▶ Given records:
+++

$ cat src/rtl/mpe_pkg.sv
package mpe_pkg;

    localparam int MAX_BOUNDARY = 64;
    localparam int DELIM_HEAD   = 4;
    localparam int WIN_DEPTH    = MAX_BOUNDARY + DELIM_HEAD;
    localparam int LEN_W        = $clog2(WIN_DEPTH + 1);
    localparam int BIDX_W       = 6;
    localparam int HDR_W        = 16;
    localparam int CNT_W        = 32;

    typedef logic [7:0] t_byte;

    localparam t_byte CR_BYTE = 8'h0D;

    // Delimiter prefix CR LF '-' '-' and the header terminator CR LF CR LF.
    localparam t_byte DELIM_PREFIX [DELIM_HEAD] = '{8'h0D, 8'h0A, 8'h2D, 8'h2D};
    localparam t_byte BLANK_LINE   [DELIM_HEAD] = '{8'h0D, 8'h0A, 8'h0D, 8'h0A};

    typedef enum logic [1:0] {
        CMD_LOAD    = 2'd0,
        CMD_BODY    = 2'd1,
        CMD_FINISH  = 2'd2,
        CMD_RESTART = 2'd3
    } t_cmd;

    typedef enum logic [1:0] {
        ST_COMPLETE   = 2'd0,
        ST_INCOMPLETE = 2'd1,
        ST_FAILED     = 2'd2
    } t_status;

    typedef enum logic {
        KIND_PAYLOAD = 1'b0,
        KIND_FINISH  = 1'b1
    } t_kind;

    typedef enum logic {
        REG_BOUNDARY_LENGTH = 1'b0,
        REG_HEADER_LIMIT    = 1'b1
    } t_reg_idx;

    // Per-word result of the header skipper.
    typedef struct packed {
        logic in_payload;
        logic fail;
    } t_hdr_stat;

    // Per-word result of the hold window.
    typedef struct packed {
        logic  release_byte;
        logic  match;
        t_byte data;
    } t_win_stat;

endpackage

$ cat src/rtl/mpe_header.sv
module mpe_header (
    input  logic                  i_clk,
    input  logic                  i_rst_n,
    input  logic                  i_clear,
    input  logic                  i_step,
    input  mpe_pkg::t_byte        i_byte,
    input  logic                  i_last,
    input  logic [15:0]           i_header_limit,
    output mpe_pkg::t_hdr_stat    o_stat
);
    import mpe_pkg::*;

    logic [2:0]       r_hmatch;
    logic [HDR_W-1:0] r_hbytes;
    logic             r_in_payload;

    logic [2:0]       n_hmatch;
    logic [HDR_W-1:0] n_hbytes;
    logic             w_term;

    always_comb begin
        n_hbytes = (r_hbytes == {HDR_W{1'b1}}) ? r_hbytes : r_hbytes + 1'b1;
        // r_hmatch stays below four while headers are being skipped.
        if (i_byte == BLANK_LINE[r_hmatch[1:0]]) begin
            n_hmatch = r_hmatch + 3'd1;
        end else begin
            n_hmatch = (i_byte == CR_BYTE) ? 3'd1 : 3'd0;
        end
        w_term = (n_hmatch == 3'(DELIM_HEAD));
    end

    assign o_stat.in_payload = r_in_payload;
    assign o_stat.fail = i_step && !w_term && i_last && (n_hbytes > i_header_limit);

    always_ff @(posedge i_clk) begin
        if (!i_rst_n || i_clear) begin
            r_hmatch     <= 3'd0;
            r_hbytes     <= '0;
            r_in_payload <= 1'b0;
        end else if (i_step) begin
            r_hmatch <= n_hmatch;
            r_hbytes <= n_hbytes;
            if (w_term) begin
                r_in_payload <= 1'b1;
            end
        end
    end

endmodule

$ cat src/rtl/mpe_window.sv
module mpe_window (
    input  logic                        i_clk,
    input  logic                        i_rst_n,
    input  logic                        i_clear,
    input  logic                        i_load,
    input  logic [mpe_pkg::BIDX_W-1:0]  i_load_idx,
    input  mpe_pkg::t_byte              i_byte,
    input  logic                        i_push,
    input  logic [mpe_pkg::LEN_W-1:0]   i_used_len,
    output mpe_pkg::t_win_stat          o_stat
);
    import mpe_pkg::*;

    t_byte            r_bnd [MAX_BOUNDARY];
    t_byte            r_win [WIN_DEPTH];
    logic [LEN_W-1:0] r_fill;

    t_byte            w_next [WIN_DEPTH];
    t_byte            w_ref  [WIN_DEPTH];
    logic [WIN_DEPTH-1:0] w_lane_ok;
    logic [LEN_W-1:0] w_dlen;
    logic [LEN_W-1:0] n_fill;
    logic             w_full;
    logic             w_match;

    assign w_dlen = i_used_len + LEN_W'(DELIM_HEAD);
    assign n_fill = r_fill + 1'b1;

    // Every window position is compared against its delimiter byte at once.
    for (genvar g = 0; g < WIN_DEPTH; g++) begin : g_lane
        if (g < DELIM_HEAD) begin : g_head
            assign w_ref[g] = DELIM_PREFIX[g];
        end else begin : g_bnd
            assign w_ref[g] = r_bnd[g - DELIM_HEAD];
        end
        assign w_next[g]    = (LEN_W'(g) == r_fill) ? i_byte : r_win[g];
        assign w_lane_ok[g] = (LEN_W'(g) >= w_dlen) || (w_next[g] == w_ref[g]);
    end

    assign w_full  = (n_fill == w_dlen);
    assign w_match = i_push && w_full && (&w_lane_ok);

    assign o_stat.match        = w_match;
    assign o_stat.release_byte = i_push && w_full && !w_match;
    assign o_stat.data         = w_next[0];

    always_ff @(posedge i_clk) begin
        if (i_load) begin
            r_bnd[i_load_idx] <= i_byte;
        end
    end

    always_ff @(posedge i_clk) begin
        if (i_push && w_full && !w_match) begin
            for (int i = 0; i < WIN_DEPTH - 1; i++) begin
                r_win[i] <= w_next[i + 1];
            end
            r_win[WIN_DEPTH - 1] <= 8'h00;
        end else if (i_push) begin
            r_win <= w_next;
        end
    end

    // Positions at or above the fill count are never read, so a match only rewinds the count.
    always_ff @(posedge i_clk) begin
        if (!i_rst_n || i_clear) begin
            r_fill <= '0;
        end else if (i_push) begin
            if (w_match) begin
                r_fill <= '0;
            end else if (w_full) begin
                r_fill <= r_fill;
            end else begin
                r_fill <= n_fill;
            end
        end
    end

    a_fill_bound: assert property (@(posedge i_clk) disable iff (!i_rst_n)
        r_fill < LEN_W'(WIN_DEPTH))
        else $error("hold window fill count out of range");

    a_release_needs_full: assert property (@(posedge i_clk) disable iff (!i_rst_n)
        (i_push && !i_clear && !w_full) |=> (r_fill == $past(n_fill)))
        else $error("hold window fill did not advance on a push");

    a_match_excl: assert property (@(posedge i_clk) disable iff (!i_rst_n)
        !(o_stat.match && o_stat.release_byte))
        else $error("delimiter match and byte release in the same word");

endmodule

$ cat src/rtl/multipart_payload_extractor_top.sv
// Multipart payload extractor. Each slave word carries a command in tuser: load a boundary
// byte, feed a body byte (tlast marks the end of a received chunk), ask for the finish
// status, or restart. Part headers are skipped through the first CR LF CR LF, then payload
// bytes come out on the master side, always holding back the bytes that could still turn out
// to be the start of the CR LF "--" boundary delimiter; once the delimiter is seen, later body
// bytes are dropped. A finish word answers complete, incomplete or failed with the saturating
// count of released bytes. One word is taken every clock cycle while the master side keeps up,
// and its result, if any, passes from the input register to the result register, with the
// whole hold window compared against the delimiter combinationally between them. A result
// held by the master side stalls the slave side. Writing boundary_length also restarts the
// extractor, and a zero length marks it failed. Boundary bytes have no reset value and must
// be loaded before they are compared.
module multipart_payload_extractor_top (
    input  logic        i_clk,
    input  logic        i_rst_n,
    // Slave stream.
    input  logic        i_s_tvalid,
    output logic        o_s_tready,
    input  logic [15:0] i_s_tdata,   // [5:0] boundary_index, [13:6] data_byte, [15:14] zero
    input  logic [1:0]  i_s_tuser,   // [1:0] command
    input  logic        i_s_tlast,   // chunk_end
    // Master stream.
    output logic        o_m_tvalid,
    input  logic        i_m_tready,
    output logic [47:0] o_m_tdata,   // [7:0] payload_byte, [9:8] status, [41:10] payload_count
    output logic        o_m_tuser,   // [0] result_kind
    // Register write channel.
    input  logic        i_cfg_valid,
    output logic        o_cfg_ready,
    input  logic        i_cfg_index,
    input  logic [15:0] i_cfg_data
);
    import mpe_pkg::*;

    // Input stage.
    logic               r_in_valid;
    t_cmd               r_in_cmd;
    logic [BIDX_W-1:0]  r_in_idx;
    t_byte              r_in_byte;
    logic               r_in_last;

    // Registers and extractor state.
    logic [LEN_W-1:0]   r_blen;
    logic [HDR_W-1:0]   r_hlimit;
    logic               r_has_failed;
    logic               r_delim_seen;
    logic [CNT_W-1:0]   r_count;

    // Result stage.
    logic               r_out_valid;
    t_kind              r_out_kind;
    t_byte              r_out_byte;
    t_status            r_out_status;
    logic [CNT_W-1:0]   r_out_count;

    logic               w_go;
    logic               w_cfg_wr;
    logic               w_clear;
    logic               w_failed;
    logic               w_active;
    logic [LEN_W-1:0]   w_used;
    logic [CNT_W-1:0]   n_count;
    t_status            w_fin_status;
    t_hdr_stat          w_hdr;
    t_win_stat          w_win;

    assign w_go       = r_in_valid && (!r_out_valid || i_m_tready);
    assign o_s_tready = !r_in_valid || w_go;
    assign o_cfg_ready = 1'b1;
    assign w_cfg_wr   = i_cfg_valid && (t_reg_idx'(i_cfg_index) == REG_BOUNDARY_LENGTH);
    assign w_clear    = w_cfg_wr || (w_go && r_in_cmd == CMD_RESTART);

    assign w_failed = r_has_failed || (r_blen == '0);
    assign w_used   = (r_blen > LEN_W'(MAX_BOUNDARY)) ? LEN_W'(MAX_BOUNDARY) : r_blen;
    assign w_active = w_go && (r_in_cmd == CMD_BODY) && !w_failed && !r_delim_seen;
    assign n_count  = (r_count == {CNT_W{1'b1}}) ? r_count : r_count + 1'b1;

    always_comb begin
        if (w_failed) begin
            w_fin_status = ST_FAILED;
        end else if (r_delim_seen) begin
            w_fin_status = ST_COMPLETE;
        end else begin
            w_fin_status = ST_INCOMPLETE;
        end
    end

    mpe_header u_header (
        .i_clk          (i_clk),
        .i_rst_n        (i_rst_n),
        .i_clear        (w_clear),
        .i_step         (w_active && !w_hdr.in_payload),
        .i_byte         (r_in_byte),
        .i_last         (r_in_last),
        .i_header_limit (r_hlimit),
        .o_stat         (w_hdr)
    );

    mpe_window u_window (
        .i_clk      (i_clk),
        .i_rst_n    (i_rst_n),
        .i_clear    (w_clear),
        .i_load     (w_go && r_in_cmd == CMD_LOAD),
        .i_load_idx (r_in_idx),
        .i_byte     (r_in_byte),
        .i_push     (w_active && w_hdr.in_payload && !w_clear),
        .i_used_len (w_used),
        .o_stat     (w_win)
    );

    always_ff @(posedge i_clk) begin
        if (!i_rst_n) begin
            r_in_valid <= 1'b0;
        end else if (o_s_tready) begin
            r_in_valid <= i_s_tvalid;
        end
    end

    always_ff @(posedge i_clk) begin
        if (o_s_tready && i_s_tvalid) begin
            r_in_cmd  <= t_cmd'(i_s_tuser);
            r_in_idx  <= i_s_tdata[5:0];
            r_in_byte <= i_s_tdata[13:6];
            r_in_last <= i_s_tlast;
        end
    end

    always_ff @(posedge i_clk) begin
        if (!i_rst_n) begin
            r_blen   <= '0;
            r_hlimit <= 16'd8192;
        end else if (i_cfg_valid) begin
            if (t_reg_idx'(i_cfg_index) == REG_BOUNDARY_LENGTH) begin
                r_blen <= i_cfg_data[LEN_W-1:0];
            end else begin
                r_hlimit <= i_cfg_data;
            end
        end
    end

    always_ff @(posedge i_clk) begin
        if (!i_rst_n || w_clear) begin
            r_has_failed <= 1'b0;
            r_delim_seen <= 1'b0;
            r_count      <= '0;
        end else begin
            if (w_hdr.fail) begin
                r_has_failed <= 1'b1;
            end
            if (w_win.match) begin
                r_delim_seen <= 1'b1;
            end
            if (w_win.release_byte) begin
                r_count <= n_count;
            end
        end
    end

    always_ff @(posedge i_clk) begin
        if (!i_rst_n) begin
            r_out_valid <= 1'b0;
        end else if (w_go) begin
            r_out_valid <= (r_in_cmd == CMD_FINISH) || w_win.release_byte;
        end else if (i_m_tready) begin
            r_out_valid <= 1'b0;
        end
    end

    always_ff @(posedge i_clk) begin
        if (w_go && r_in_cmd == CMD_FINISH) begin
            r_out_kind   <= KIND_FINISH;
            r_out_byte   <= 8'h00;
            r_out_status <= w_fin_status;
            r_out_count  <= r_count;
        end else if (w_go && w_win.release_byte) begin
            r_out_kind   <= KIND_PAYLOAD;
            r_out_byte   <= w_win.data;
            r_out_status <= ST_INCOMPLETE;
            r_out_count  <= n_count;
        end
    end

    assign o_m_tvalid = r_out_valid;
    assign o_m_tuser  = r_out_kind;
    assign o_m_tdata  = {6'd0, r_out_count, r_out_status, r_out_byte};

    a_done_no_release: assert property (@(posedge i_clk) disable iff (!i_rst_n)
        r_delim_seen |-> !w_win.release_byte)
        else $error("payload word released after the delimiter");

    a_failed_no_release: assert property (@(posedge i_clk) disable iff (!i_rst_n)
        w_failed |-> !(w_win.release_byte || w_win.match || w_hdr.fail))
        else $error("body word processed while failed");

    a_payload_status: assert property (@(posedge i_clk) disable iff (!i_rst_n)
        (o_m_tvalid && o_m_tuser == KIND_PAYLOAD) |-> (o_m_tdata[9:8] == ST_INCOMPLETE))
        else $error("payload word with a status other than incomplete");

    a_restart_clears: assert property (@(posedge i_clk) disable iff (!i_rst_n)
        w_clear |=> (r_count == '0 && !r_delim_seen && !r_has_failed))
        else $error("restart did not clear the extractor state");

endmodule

+++

▶ Task goal: Up to and including the line with "CR LF CR LF.", repeat the entries exactly, beginning at their first line.

▶ Answer to this problem:
$ cat src/rtl/mpe_pkg.sv
package mpe_pkg;

    localparam int MAX_BOUNDARY = 64;
    localparam int DELIM_HEAD   = 4;
    localparam int WIN_DEPTH    = MAX_BOUNDARY + DELIM_HEAD;
    localparam int LEN_W        = $clog2(WIN_DEPTH + 1);
    localparam int BIDX_W       = 6;
    localparam int HDR_W        = 16;
    localparam int CNT_W        = 32;

    typedef logic [7:0] t_byte;

    localparam t_byte CR_BYTE = 8'h0D;

    // Delimiter prefix CR LF '-' '-' and the header terminator CR LF CR LF.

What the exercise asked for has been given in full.